▶ [Exercise]
Where does the word "layout" show up in the records? Copy every line that has it.

[Opening Data extract section]

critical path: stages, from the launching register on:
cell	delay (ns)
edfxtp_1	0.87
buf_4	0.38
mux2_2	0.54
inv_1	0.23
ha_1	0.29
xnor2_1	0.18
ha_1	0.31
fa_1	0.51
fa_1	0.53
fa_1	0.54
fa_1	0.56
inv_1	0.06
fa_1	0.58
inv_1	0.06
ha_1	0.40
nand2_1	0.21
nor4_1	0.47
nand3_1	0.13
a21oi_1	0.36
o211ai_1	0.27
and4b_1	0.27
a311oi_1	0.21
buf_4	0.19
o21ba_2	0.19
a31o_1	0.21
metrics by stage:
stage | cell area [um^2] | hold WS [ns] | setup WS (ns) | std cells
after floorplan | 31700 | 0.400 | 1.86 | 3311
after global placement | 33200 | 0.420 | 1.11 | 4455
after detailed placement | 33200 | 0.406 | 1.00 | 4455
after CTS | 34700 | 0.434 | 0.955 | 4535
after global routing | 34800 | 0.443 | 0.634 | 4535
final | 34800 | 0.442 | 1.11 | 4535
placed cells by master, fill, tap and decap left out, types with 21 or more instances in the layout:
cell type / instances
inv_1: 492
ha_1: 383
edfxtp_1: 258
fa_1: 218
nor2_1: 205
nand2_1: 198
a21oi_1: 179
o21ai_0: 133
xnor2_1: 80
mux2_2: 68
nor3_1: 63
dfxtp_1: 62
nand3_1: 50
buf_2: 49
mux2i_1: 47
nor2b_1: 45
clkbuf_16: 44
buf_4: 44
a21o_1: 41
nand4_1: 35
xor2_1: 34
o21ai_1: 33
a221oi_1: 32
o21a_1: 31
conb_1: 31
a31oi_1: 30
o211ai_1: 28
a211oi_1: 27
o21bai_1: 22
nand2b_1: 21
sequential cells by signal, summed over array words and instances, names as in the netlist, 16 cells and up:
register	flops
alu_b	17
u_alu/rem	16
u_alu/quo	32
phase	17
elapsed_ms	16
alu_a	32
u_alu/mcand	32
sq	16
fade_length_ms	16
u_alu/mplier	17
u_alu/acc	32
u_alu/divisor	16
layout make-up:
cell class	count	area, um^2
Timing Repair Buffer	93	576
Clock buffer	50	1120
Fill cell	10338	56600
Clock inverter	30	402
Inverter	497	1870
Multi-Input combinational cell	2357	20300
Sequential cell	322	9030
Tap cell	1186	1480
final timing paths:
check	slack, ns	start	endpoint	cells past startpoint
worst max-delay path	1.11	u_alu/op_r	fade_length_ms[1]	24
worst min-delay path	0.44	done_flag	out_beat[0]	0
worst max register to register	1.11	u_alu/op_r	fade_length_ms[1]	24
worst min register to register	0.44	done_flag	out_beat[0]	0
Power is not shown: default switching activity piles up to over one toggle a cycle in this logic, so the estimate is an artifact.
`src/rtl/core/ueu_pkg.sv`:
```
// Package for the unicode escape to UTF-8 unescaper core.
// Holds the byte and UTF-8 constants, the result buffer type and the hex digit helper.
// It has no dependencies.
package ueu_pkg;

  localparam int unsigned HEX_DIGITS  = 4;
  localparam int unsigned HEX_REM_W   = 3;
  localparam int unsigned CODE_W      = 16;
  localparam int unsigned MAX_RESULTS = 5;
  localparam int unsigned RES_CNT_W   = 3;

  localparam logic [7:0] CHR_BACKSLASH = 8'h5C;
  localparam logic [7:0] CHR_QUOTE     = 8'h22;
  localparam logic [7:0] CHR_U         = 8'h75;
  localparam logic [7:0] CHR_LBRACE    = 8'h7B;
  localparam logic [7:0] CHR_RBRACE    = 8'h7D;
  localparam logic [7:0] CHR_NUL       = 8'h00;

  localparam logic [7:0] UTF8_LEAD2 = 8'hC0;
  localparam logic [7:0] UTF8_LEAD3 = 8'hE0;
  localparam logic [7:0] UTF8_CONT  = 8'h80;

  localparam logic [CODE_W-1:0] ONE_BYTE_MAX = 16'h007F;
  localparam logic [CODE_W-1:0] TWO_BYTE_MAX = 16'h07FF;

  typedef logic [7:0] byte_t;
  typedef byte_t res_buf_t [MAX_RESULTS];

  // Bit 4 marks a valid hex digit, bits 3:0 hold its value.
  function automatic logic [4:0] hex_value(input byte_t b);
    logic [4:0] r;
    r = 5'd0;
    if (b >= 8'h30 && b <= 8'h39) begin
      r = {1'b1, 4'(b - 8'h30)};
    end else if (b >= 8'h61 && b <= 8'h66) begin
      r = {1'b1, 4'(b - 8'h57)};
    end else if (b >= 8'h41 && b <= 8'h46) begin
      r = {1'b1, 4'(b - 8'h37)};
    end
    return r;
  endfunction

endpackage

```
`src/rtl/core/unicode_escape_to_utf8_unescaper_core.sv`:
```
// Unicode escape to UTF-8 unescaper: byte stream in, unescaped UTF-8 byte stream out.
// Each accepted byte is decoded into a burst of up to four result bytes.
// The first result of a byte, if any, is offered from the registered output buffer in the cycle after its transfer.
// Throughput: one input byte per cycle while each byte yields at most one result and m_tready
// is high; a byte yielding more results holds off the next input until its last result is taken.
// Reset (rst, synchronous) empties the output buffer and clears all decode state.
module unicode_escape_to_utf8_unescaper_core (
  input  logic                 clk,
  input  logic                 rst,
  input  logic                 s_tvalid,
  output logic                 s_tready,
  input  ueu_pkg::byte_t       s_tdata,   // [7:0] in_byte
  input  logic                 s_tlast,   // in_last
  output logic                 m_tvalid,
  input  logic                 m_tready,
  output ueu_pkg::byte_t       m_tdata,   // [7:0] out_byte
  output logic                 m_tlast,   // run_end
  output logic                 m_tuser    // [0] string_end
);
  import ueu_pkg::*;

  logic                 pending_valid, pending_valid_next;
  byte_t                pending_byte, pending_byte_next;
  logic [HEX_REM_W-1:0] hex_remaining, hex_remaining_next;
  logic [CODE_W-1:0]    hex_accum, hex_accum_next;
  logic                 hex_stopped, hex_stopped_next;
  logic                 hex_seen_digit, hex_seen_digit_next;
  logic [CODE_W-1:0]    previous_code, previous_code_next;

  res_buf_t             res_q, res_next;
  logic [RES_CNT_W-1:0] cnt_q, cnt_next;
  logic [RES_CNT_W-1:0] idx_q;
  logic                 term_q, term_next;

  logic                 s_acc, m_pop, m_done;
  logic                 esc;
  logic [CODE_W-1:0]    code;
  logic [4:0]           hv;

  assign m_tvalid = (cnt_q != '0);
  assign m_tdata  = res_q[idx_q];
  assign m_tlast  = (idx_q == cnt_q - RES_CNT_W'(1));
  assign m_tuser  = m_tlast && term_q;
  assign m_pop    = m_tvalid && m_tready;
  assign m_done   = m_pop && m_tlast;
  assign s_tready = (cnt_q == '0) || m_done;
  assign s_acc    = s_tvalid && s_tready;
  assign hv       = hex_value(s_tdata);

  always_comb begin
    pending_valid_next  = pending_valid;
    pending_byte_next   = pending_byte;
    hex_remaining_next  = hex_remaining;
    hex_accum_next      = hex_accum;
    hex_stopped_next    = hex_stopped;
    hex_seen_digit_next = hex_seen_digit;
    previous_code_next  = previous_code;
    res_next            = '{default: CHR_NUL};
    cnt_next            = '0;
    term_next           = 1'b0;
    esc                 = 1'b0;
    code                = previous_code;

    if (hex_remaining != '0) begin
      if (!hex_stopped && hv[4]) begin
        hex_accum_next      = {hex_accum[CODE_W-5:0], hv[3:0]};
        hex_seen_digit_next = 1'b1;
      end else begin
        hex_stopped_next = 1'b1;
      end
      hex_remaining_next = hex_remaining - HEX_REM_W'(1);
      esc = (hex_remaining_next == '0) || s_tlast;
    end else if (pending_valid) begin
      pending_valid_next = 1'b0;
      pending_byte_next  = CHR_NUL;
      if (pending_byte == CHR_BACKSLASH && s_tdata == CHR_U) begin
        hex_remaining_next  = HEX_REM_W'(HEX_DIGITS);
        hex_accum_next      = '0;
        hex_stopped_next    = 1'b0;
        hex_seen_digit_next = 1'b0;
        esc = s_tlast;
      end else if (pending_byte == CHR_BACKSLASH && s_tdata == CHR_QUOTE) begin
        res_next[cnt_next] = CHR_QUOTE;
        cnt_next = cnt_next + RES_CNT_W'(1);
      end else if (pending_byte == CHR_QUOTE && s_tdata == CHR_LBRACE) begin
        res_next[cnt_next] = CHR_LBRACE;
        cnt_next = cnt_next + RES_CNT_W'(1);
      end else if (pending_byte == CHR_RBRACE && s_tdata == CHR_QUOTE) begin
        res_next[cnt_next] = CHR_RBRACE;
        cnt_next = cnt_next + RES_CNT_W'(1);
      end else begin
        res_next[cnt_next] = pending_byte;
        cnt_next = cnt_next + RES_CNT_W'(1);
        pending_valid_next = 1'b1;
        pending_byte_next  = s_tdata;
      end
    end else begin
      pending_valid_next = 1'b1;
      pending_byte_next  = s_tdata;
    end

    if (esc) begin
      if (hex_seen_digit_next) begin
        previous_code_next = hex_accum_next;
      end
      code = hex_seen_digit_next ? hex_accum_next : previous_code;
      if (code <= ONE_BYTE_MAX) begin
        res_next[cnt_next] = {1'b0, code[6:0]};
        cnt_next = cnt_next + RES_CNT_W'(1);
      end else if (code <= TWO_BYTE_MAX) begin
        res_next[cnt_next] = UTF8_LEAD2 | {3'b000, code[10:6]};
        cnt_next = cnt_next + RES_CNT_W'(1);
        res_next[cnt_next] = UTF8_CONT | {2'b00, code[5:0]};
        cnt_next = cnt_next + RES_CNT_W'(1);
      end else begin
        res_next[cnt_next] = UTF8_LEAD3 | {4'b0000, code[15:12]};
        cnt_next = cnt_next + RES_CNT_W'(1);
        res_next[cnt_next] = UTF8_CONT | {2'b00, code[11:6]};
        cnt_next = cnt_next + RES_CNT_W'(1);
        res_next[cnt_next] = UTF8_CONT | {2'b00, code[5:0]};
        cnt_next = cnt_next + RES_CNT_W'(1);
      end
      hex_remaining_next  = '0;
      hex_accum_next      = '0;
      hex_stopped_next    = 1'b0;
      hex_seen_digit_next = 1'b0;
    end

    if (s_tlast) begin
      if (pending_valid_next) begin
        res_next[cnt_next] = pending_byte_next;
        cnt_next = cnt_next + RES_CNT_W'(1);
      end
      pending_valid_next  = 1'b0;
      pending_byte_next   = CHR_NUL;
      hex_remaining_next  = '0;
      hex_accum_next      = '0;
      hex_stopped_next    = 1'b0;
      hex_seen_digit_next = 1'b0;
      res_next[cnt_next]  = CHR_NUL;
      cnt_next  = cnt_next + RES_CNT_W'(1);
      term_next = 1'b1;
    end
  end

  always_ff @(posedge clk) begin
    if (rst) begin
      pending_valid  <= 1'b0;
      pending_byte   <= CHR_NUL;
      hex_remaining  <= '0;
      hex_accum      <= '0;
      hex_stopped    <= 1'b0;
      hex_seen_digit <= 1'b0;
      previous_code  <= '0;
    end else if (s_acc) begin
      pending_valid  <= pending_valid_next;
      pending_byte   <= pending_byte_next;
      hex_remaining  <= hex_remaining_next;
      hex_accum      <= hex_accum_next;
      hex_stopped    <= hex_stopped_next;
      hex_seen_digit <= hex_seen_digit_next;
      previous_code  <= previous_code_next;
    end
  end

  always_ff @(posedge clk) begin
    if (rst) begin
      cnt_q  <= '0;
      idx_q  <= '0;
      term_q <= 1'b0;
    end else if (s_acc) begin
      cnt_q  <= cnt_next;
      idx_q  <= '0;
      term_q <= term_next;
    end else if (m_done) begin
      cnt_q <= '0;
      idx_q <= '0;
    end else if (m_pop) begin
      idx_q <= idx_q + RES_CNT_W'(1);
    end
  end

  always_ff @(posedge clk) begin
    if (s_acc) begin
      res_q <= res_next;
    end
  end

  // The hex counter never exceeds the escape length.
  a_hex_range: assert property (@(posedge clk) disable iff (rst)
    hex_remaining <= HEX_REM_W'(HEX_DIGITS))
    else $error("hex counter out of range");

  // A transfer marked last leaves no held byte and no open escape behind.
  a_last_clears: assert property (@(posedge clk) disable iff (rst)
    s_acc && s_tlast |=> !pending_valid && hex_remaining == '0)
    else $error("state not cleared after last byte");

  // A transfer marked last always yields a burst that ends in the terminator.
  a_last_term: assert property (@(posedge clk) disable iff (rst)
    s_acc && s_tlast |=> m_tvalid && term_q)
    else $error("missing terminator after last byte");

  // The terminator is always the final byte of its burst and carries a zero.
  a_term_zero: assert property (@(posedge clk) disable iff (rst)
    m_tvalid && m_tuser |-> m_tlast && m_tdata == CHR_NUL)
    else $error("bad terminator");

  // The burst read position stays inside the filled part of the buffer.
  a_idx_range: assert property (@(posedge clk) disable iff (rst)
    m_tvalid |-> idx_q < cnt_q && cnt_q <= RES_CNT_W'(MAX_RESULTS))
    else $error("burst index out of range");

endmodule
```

[Closing Data extract section]

▶ [Answer space]
placed cells by master, fill, tap and decap left out, types with 21 or more instances in the layout:
layout make-up:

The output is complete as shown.